Question

A 22.4 L cylinder of oxygen at 1 atm and 273 K is found to develop a leakage. When the leakage was plugged the pressure dropped to 570mm of Hg. The number of moles of gas that escaped will be:
A. 0.244 mol
B. 0.050 mol
C. 0.075 mol
D. 0.09 mol

Answer 1

Hint: Recall the ideal gas equation and all the quantities like pressure, volume, number of moles, and temperature that it relates. Think about which of the quantities are constant in this problem and which are varying. We can find the answer using the ideal gas equation.

Complete step by step answer:
- The ideal gas equation is defined as the product of the pressure and volume being equal to the product of the number of moles and the temperature. The constant of proportionality used is the universal gas constant. So, the equation in mathematical form is as follows:
\[PV=nRT\]
Where all the variables take their usual meanings.
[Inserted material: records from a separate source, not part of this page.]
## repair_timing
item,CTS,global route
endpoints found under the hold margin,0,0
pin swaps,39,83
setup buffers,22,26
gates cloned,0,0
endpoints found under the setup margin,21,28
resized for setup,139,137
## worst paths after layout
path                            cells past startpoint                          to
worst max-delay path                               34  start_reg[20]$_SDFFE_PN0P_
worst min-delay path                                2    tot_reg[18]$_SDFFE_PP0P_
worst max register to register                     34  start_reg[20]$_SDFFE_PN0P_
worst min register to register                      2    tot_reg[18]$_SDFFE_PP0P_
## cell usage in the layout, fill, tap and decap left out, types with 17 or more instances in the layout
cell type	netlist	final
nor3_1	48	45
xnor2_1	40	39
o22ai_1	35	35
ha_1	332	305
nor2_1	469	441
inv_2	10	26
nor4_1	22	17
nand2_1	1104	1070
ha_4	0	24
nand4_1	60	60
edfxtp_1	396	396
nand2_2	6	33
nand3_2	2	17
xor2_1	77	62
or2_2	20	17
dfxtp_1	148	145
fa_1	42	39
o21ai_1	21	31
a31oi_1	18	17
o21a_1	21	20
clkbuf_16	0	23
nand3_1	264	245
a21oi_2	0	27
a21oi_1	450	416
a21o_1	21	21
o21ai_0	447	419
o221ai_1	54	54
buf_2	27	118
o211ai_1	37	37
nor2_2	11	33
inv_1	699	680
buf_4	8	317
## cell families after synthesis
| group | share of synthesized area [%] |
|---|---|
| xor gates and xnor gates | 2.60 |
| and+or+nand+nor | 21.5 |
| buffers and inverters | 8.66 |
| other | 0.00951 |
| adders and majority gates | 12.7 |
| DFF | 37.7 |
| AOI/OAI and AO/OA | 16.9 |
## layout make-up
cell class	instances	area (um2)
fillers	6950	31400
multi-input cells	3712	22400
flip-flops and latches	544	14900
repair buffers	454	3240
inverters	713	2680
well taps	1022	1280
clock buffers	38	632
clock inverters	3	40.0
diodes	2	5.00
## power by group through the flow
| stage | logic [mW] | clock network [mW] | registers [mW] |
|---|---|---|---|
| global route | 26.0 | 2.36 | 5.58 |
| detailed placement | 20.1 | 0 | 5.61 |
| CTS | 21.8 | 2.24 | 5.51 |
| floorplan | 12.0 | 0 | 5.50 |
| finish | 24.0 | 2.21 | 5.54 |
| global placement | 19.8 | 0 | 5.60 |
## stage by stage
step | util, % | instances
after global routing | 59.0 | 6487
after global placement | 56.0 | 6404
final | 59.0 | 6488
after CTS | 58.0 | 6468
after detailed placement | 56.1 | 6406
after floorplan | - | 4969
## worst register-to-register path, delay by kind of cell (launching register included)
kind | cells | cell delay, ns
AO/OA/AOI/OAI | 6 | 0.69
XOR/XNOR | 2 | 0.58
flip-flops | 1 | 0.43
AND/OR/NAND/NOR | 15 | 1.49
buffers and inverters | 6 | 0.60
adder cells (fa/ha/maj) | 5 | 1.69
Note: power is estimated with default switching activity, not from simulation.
- We know that for the given question the volume of oxygen gas ($V=22.4L$) and temperature of gas ($T=273K$) remains constant. So, pressure of oxygen gas is directly proportional to its number of moles i.e., $P\text{ }\alpha \text{ }n$ where $P$ is the pressure of gas and $n$ is the number of moles of oxygen.
- We will have to convert the value of pressure given in terms of mm of Hg into atm for easy calculation. For this, remember that 1 atm = 760 mm of Hg

- First, we will have to find the change in pressure that occurs as per the given values. The value that we get of the number of moles when we plug in the value for the change in pressure will be the change in the number of moles inside the container. So, the modified equation will be:
\[(\Delta P)V=(\Delta n)RT\]

- Now, to find $\Delta P$ we will have to subtract the final pressure from the initial pressure whose values are given as 570 mm of Hg and 1 atm respectively. We have to convert the value given in mm of Hg into atm since the universal gas constant that we are going to use will have the units $Latm/molK$ or $L\text{ }atm\text{ }mo{{l}^{-1}}{{K}^{-1}}$.
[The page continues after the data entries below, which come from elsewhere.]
--- src/rtl/ira_pkg.sv ---
// ira_pkg: shared constants, types and the digit-to-character function
// for the integer to radix ascii converter; no dependencies
`default_nettype none

package ira_pkg;

  localparam int VALUE_WIDTH_DEF = 32;
  localparam int RADIX_W         = 6;
  localparam int DIGIT_W         = 6;
  localparam int CHAR_W          = 8;
  localparam int DIV_BITS        = 8;

  localparam logic [RADIX_W-1:0] RADIX_RESET = 6'd10;
  localparam logic [RADIX_W-1:0] RADIX_MIN   = 6'd2;
  localparam logic [RADIX_W-1:0] RADIX_MAX   = 6'd36;

  localparam logic [DIGIT_W-1:0] DEC_DIGITS  = 6'd10;
  localparam logic [CHAR_W-1:0]  ASCII_ZERO  = 8'h30;
  localparam logic [CHAR_W-1:0]  ASCII_A     = 8'h41;
  localparam logic [CHAR_W-1:0]  ASCII_MINUS = 8'h2D;

  typedef enum logic [2:0] {
    ST_IDLE,
    ST_DIV,
    ST_SIGN,
    ST_FETCH,
    ST_SEND
  } ira_state_t;

  typedef struct packed {
    logic full;
    logic empty;
  } ira_qstat_t;

  function automatic logic [CHAR_W-1:0] digit_to_ascii(input logic [DIGIT_W-1:0] d);
    logic [CHAR_W-1:0] c;
    if (d < DEC_DIGITS) begin
      c = ASCII_ZERO + CHAR_W'(d);
    end else begin
      c = ASCII_A + CHAR_W'(d) - CHAR_W'(DEC_DIGITS);
    end
    return c;
  endfunction

endpackage

`default_nettype wire

--- src/rtl/integer_to_radix_ascii_core.sv ---
// integer_to_radix_ascii_core: signed integer to ascii text in base 2..36
// depends on ira_pkg, ira_front, ira_queue and ira_back
//
//   port group  | dir | handshake          | word
//   in_*        | in  | in_valid/in_stall  | in_value, signed VALUE_WIDTH bits
//   out_*       | out | out_valid/out_stall| out_text_char, out_last_char
//   cfg_*       | in  | cfg_wr_en          | cfg_wr_data, radix
//
// per word: pop the job, divide out each digit (8 quotient bits a cycle),
// load a '-' for a negative value, then for each character read the digit
// memory and load the output register
// the two-entry job queue takes new words while the back end is busy
// reset is synchronous, active low; radix resets to 10
`default_nettype none

module integer_to_radix_ascii_core #(
  parameter int VALUE_WIDTH = ira_pkg::VALUE_WIDTH_DEF
) (
  input  logic                           clk,
  input  logic                           rst_n,
  input  logic                           in_valid,
  output logic                           in_stall,
  input  logic signed [VALUE_WIDTH-1:0]  in_value,
  output logic                           out_valid,
  input  logic                           out_stall,
  output logic [ira_pkg::CHAR_W-1:0]     out_text_char,
  output logic                           out_last_char,
  input  logic                           cfg_wr_en,
  input  logic [ira_pkg::RADIX_W-1:0]    cfg_wr_data
);
  import ira_pkg::*;

  localparam int JOB_W = 1 + RADIX_W + VALUE_WIDTH;

  ira_qstat_t       q_stat;
  logic             push;
  logic [JOB_W-1:0] push_data;
  logic             pop;
  logic [JOB_W-1:0] pop_data;

  ira_front #(
    .VALUE_WIDTH (VALUE_WIDTH),
    .JOB_W       (JOB_W)
  ) u_front (
    .clk         (clk),
    .rst_n       (rst_n),
    .in_valid    (in_valid),
    .in_stall    (in_stall),
    .in_value    (in_value),
    .cfg_wr_en   (cfg_wr_en),
    .cfg_wr_data (cfg_wr_data),
    .q_stat      (q_stat),
    .push        (push),
    .push_data   (push_data)
  );

  ira_queue #(
    .DATA_W (JOB_W)
  ) u_queue (
    .clk       (clk),
    .rst_n     (rst_n),
    .push      (push),
    .push_data (push_data),
    .pop       (pop),
    .pop_data  (pop_data),
    .q_stat    (q_stat)
  );

  ira_back #(
    .VALUE_WIDTH (VALUE_WIDTH),
    .JOB_W       (JOB_W)
  ) u_back (
    .clk           (clk),
    .rst_n         (rst_n),
    .q_stat        (q_stat),
    .pop_data      (pop_data),
    .pop           (pop),
    .out_valid     (out_valid),
    .out_stall     (out_stall),
    .out_text_char (out_text_char),
    .out_last_char (out_last_char)
  );

endmodule

`default_nettype wire

--- src/rtl/ira_front.sv ---
// ira_front: radix register, input acceptance, sign split and base clamp
// depends on ira_pkg; pushes one job word per accepted input word
`default_nettype none

module ira_front #(
  parameter int VALUE_WIDTH = ira_pkg::VALUE_WIDTH_DEF,
  parameter int JOB_W       = 1 + ira_pkg::RADIX_W + VALUE_WIDTH
) (
  input  logic                            clk,
  input  logic                            rst_n,
  input  logic                            in_valid,
  output logic                            in_stall,
  input  logic signed [VALUE_WIDTH-1:0]   in_value,
  input  logic                            cfg_wr_en,
  input  logic [ira_pkg::RADIX_W-1:0]     cfg_wr_data,
  input  ira_pkg::ira_qstat_t             q_stat,
  output logic                            push,
  output logic [JOB_W-1:0]                push_data
);
  import ira_pkg::*;

  logic [RADIX_W-1:0]     radix_r;
  logic [RADIX_W-1:0]     base;
  logic [VALUE_WIDTH-1:0] raw;
  logic [VALUE_WIDTH-1:0] mag;
  logic                   neg;

  always_ff @(posedge clk) begin
    if (!rst_n) begin
      radix_r <= RADIX_RESET;
    end else if (cfg_wr_en) begin
      radix_r <= cfg_wr_data;
    end
  end

  always_comb begin
    if (radix_r < RADIX_MIN) begin
      base = RADIX_MIN;
    end else if (radix_r > RADIX_MAX) begin
      base = RADIX_MAX;
    end else begin
      base = radix_r;
    end
  end

  // most negative value wraps to its unsigned magnitude
  assign raw = in_value;
  assign neg = raw[VALUE_WIDTH-1];
  assign mag = neg ? (~raw + {{(VALUE_WIDTH-1){1'b0}}, 1'b1}) : raw;

  assign in_stall  = q_stat.full;
  assign push      = in_valid && !q_stat.full;
  assign push_data = {neg, base, mag};

endmodule

`default_nettype wire

--- src/rtl/ira_queue.sv ---
// ira_queue: two-entry job queue between front and back
// depends on ira_pkg for the status struct
`default_nettype none

module ira_queue #(
  parameter int DATA_W = 1 + ira_pkg::RADIX_W + ira_pkg::VALUE_WIDTH_DEF
) (
  input  logic                clk,
  input  logic                rst_n,
  input  logic                push,
  input  logic [DATA_W-1:0]   push_data,
  input  logic                pop,
  output logic [DATA_W-1:0]   pop_data,
  output ira_pkg::ira_qstat_t q_stat
);
  import ira_pkg::*;

  localparam int DEPTH = 2;
  localparam int PTR_W = $clog2(DEPTH);
  localparam int CNT_W = $clog2(DEPTH + 1);

  logic [DATA_W-1:0] entry_r [DEPTH];
  logic [PTR_W-1:0]  wr_ptr_r;
  logic [PTR_W-1:0]  rd_ptr_r;
  logic [CNT_W-1:0]  count_r;

  always_ff @(posedge clk) begin
    if (!rst_n) begin
      wr_ptr_r <= '0;
      rd_ptr_r <= '0;
      count_r  <= '0;
    end else begin
      if (push) begin
        wr_ptr_r <= wr_ptr_r + PTR_W'(1);
      end
      if (pop) begin
        rd_ptr_r <= rd_ptr_r + PTR_W'(1);
      end
      if (push && !pop) begin
        count_r <= count_r + CNT_W'(1);
      end else if (pop && !push) begin
        count_r <= count_r - CNT_W'(1);
      end
    end
  end

  always_ff @(posedge clk) begin
    if (push) begin
      entry_r[wr_ptr_r] <= push_data;
    end
  end

  assign pop_data     = entry_r[rd_ptr_r];
  assign q_stat.full  = (count_r == CNT_W'(DEPTH));
  assign q_stat.empty = (count_r == '0);

endmodule

`default_nettype wire

--- src/rtl/ira_back.sv ---
// ira_back: digit divider, digit memory and character output register
// depends on ira_pkg; pops one job word and emits its characters
`default_nettype none

module ira_back #(
  parameter int VALUE_WIDTH = ira_pkg::VALUE_WIDTH_DEF,
  parameter int JOB_W       = 1 + ira_pkg::RADIX_W + VALUE_WIDTH
) (
  input  logic                         clk,
  input  logic                         rst_n,
  input  ira_pkg::ira_qstat_t          q_stat,
  input  logic [JOB_W-1:0]             pop_data,
  output logic                         pop,
  output logic                         out_valid,
  input  logic                         out_stall,
  output logic [ira_pkg::CHAR_W-1:0]   out_text_char,
  output logic                         out_last_char
);
  import ira_pkg::*;

  localparam int DIV_CYC = (VALUE_WIDTH + DIV_BITS - 1) / DIV_BITS;
  localparam int PW      = DIV_CYC * DIV_BITS;
  localparam int STEP_W  = (DIV_CYC > 1) ? $clog2(DIV_CYC) : 1;
  localparam int CNT_W   = $clog2(VALUE_WIDTH + 1);
  localparam int AW      = $clog2(VALUE_WIDTH);

  ira_state_t          state_r;
  ira_state_t          state_nxt;
  logic [PW-1:0]       quo_r;
  logic [PW-1:0]       quo_nxt;
  logic [DIGIT_W-1:0]  rem_r;
  logic [DIGIT_W-1:0]  rem_nxt;
  logic [RADIX_W-1:0]  base_r;
  logic                neg_r;
  logic [STEP_W-1:0]   step_r;
  logic [CNT_W-1:0]    cnt_r;
  logic [CNT_W-1:0]    cnt_dec;
  logic [DIGIT_W-1:0]  digit_mem [VALUE_WIDTH];
  logic [DIGIT_W-1:0]  rd_data_r;
  logic                out_valid_r;
  logic [CHAR_W-1:0]   out_char_r;
  logic                out_last_r;

  logic out_free;
  logic div_last;
  logic quo_zero;
  logic div_en;
  logic digit_wr;
  logic rd_en;
  logic load_sign;
  logic load_digit;

  // restoring division, DIV_BITS quotient bits per cycle
  always_comb begin
    logic [DIGIT_W:0]   t;
    logic               ge;
    logic [DIGIT_W-1:0] r;
    logic [PW-1:0]      q;
    r = rem_r;
    q = quo_r;
    for (int i = 0; i < DIV_BITS; i++) begin
      t  = {r, q[PW-1]};
      ge = (t >= {1'b0, base_r});
      r  = ge ? DIGIT_W'(t - {1'b0, base_r}) : t[DIGIT_W-1:0];
      q  = {q[PW-2:0], ge};
    end
    rem_nxt = r;
    quo_nxt = q;
  end

  assign out_free = !out_valid_r || !out_stall;
  assign div_last = (step_r == STEP_W'(DIV_CYC - 1));
  assign quo_zero = (quo_nxt == '0);
  assign cnt_dec  = cnt_r - CNT_W'(1);

  always_comb begin
    state_nxt = state_r;
    case (state_r)
      ST_IDLE: begin
        if (!q_stat.empty) begin
          state_nxt = ST_DIV;
        end
      end
      ST_DIV: begin
        if (div_last && quo_zero) begin
          state_nxt = neg_r ? ST_SIGN : ST_FETCH;
        end
      end
      ST_SIGN: begin
        if (out_free) begin
          state_nxt = ST_FETCH;
        end
      end
      ST_FETCH: begin
        state_nxt = ST_SEND;
      end
      ST_SEND: begin
        if (out_free) begin
          state_nxt = (cnt_r == CNT_W'(1)) ? ST_IDLE : ST_FETCH;
        end
      end
      default: begin
        state_nxt = ST_IDLE;
      end
    endcase
  end

  always_comb begin
    pop        = 1'b0;
    div_en     = 1'b0;
    digit_wr   = 1'b0;
    rd_en      = 1'b0;
    load_sign  = 1'b0;
    load_digit = 1'b0;
    case (state_r)
      ST_IDLE: begin
        pop = !q_stat.empty;
      end
      ST_DIV: begin
        div_en   = 1'b1;
        digit_wr = div_last;
      end
      ST_SIGN: begin
        load_sign = out_free;
      end
      ST_FETCH: begin
        rd_en = 1'b1;
      end
      ST_SEND: begin
        load_digit = out_free;
      end
      default: begin
        pop = 1'b0;
      end
    endcase
  end

  always_ff @(posedge clk) begin
    if (!rst_n) begin
      state_r     <= ST_IDLE;
      step_r      <= '0;
      cnt_r       <= '0;
      out_valid_r <= 1'b0;
    end else begin
      state_r <= state_nxt;
      if (pop) begin
        step_r <= '0;
        cnt_r  <= '0;
      end else if (div_en) begin
        step_r <= div_last ? '0 : step_r + STEP_W'(1);
        if (div_last) begin
          cnt_r <= cnt_r + CNT_W'(1);
        end
      end else if (load_digit) begin
        cnt_r <= cnt_dec;
      end
      if (load_sign || load_digit) begin
        out_valid_r <= 1'b1;
      end else if (!out_stall) begin
        out_valid_r <= 1'b0;
      end
    end
  end

  always_ff @(posedge clk) begin
    if (pop) begin
      neg_r  <= pop_data[JOB_W-1];
      base_r <= pop_data[VALUE_WIDTH +: RADIX_W];
      quo_r  <= PW'(pop_data[VALUE_WIDTH-1:0]);
      rem_r  <= '0;
    end else if (div_en) begin
      quo_r <= quo_nxt;
      rem_r <= div_last ? '0 : rem_nxt;
    end
    if (digit_wr) begin
      digit_mem[cnt_r[AW-1:0]] <= rem_nxt;
    end
    if (rd_en) begin
      rd_data_r <= digit_mem[cnt_dec[AW-1:0]];
    end
    if (load_sign) begin
      out_char_r <= ASCII_MINUS;
      out_last_r <= 1'b0;
    end else if (load_digit) begin
      out_char_r <= digit_to_ascii(rd_data_r);
      out_last_r <= (cnt_r == CNT_W'(1));
    end
  end

  assign out_valid     = out_valid_r;
  assign out_text_char = out_char_r;
  assign out_last_char = out_last_r;

endmodule

`default_nettype wire

--- config.mk ---
export PLATFORM = sky130hd
export DESIGN_NAME = integer_to_radix_ascii_core
export DESIGN_NICKNAME = d
export VERILOG_FILES = /design/src/rtl/ira_pkg.sv /design/src/rtl/integer_to_radix_ascii_core.sv /design/src/rtl/ira_front.sv /design/src/rtl/ira_queue.sv /design/src/rtl/ira_back.sv
export SDC_FILE = /design/constraint.sdc
export NUM_CORES = 1
export LEC_CHECK = 0
export BUFFER_PORTS_ARGS = -buffer_cell sky130_fd_sc_hd__buf_2
export CORE_UTILIZATION = 63
export CTS_CLUSTER_SIZE = 8
export DETAILED_ROUTE_END_ITERATION = 10
export PLACE_DENSITY = 0.81
export REMOVE_ABC_BUFFERS = 1
export SYNTH_ARGS = -nofsm -noshare
export SYNTH_HDL_FRONTEND = slang
export SYNTH_HIERARCHICAL = 1
export SYNTH_SLANG_ARGS = --single-unit
--- constraint.sdc ---
create_clock -name clk -period 18.4 [get_ports clk]
set_clock_uncertainty 0.1 [all_clocks]
set_input_delay 0 -clock clk [delete_from_list [all_inputs] [get_ports clk]]
set_output_delay 0 -clock clk [all_outputs]
set_load 0.02 [all_outputs]
==> results.cfg <==
[status]
outcome = complete, but fails checks
failed_checks = DRC

[route]
drt-total-wl_um = 44200
drt-vias-per-instance = 6.43
drc = 1
first_pass_iters = 11
drt-initial-drc-count = 1479
routedWlPerCell_um = 24.0
vias = 11866
drtAntennaViolNets = 0

[critical_path]
endpoint_kind = flop
cp_max_fo = 17
cp.depth = 75
cp_slowest_cell = or4_1
critPathMaxStageDelay_ps = 580
start_kind = flop
reg2reg_depth = 75
path_class = flop to flop
crit_buf_inv = 7
cp.arrival_ps = 17720
worstPathRequired_ps = 18760
critPathTopFamily = compound AO/OA/AOI/OAI gates

[timing]
worst_pin_slew_ps = 1200
tns_ps = 0
slew_violations = 0
hold_viol = 0
finalSetupViolations = 0
period_minus_slack_ps = 17350
holdWs_ps = 147
fmax_mhz = 57.6
fin_crit_sh_pct = 94.3
relSlewSlack_pct = 19.6

[logic_synthesis]
synth_seq_cells = 352
synth_warnings = 6
synth_edf_count = 315
ys_seq_area_share_pct = 57.8
avgSynthCellArea_um2 = 13.8
synthDistinctLibCells = 88
async_reset_ff_share_pct = 0
synthesis.area_um2 = 17600
synthFlopType = edfxtp_1
syn_inst = 1283

[floorplanning]
core_um2 = 27300
die-area_um2 = 28700
dieHeight_um = 169
initial_core_util_pct = 64.8
io_pins = 54
rows = 60
die_w_um = 169

[global_route]
grt_pass1_wl_um = 66500
grt_pass1_vias = 11767
antenna_found_initial = 1
overflow = 0
grt_usage_pct = 30.9
grt_start_max_net_pins = 59

[clock_tree]
clockBufferDepth = 3
path_clk_slew_ps = 60
cts_root_buf = clkbuf_16
numCtsBuffers = 50
worstSkewPairLatency_ps = 580
clock-sinks = 352
tritoncts = built
htreeDepth = 2

[run]
drv_cap = 0

[cells_and_area]
diodes = 0
fin_cells = 1846
drive_above_1_share_pct = 21.4
area_delta_synth_final_pct = 17.0
final_nets = 1544

[worst_hold_path]
hp-class = input port to flop
hold_depth = 2

[placed_design]
hpwl_um = 25600
io_buffers = 52
placed_cells = 1677
place.gp.congestion = 0.974
-- cell usage after synthesis (5+ instances only) --
master    count  area share, %
nor4_1        8           0.28
a21o_1       14           0.60
a22o_1        9           0.45
nor2_1      100            2.1
o211ai_1      7           0.30
xnor2_1      53            2.6
and2_1        9           0.32
nor2b_1      17           0.60
mux2_2       60            3.8
or3_1         6           0.21
mux2_4        6           0.51
buf_4         6           0.26
a21boi_0      6           0.26
mux2i_1      23            1.3
o41ai_2       5           0.46
edfxtp_1    315             54
ha_1         59            4.2
nand2_1     131            2.8
o211a_1       5           0.28
nand4_1       6           0.21
o21a_1       15           0.64
buf_1         6           0.13
nand3_1      26           0.74
inv_1        49            1.0
fa_1          8           0.91
a211oi_1      6           0.26
mux4_2       60            7.7
nor3_1       11           0.31
o21ai_0      37            1.0
xor2_1       12           0.60
nand2b_1      8           0.28
clkbuf_1     30           0.64
dfxtp_1      37            4.2
o31ai_1      13           0.55
nand3b_1      5           0.21
a21oi_1      32           0.91
-- state kept, by name, summed over array words and instances (netlist names), named ones only --
register and count:
u_back/digit_mem 192, u_queue/entry_r 78, u_back/quo_r 32, u_back/out_text_char 7
u_back/base_r 6, u_back/cnt_r 6, u_back/rd_data_r 6, u_back/rem_r 6
u_front/radix_r 6, u_back/state_r 3, u_back/step_r 2, u_queue/count_r 2
u_back/neg_r 1, u_back/out_last_char 1, u_back/out_valid 1, u_queue/rd_ptr_r 1
u_queue/wr_ptr_r 1
-- cells in the final DEF (no fill, tap or decap), types with 9 or more instances in the layout --
cell / n
o31ai_1: 13
o21ai_0: 36
mux2i_1: 21
a21o_1: 14
nor2b_1: 16
mux4_2: 60
ha_1: 58
buf_2: 52
o21a_1: 15
nor2_1: 98
edfxtp_1: 315
dfxtp_1: 36
xor2_1: 12
mux2_2: 63
dlygate4sd3_1: 66
clkbuf_1: 37
inv_1: 49
buf_4: 23
nand2_1: 131
clkbuf_16: 50
xnor2_1: 51
a21oi_1: 31
nor3_1: 11
a22o_1: 9
nand3_1: 26
-- logic make-up (layout without fill, tap and decap cells) --
kind of cell / count (synthesis) / count (layout) / synth area share [%]
buf+inv: 98 / 285 / 2.37
mux: 150 / 154 / 13.4
xor+xnor: 65 / 65 / 3.23
fa+ha+maj: 68 / 68 / 5.15
simple gates: 362 / 362 / 10.2
other cells: 1 / 1 / 0.0213
flops: 352 / 352 / 57.8
compound gates: 187 / 187 / 7.86
-- per-layer routing --
metal	wire length (µm)	GRT usage, %
met5	15	0
met4	1530	11.0
met3	3860	4.83
met2	21300	50.2
met1	17500	42.9
-- repair_timing --
action,CTS,global route
setup endpoints to repair,0,202
hold buffers,66,0
setup buffers,0,7
endpoints found under the hold margin,92,0
gates resized for setup,0,16
-- final timing paths --
| path | from | to | slack [ps] |
|---|---|---|---|
| setup reg to reg | u_back/base_r[3]$_DFFE_PP_ | u_back/rem_r[2]$_SDFFE_PP0P_ | 1050 |
| setup / recovery | u_back/base_r[3]$_DFFE_PP_ | u_back/rem_r[2]$_SDFFE_PP0P_ | 1050 |
| hold / removal | in_value[0] | u_queue/entry_r[1][0]$_DFFE_PP_ | 150 |
| hold reg to reg | u_back/step_r[1]$_SDFFE_PP0P_ | u_back/step_r[1]$_SDFFE_PP0P_ | 370 |
-- stage by stage --
| stage | area, µm² | util [%] | worst slack (ps) |
|---|---|---|---|
| detailed placement | 18300 | 67.2 | 874 |
| global route | 20600 | 75.7 | -19.1 |
| floorplan | 17400 | - | 1340 |
| finish | 20600 | 75.7 | 1050 |
| global placement | 18300 | 67.2 | 1470 |
| CTS | 20500 | 75.1 | 777 |
-- final cells by class --
| type | count | area [µm²] |
|---|---|---|
| Sequential cell | 352 | 10200 |
| Multi-Input combinational cell | 837 | 7170 |
| Fill cell | 1501 | 6610 |
| Clock buffer | 88 | 1400 |
| Timing Repair Buffer | 144 | 1130 |
| Tap cell | 372 | 465 |
| Inverter | 49 | 184 |
| Clock inverter | 4 | 82.6 |
Power is left out: the tool's default activity adds up to more than one toggle a clock period on the data nets, which glitch-free logic cannot reach.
- So, the final pressure in atm by cross multiplication will be:
\[\begin{align}
 & \dfrac{1\text{ atm}}{760\text{ mm of Hg}}=\dfrac{\text{final pressure in atm}}{\text{570 mm of Hg}} \\
 & \text{final pressure in atm}=\dfrac{570}{760} \\
 & \text{final pressure in atm}=0.75atm \\
\end{align}\]
Now, subtracting the final pressure from the initial pressure to obtain $\Delta P$.
\[\begin{align}
 & \Delta P=1atm-0.75atm \\
 & \Delta P=0.25atm \\
\end{align}\]

- Now, we will put this value along with all the other values in the modified equation of the ideal gas, and solve for $\Delta n$.
\[\begin{align}
 & 0.25\times 22.4=\Delta n\times 0.082\times 273 \\
 & \Delta n=\dfrac{5.6}{22.386} \\
 & \Delta n=0.250 \\
 & \Delta n\cong 0.244 \\
\end{align}\]
So, the correct answer is “Option A”.

Note: Note that equal volume of all gases under the same conditions of temperature and pressure contains equal number of molecules. Also, remember that is the volume and the number of moles of a substance are constant, the pressure of a given gas is directly proportional to its temperature in degrees Kelvin.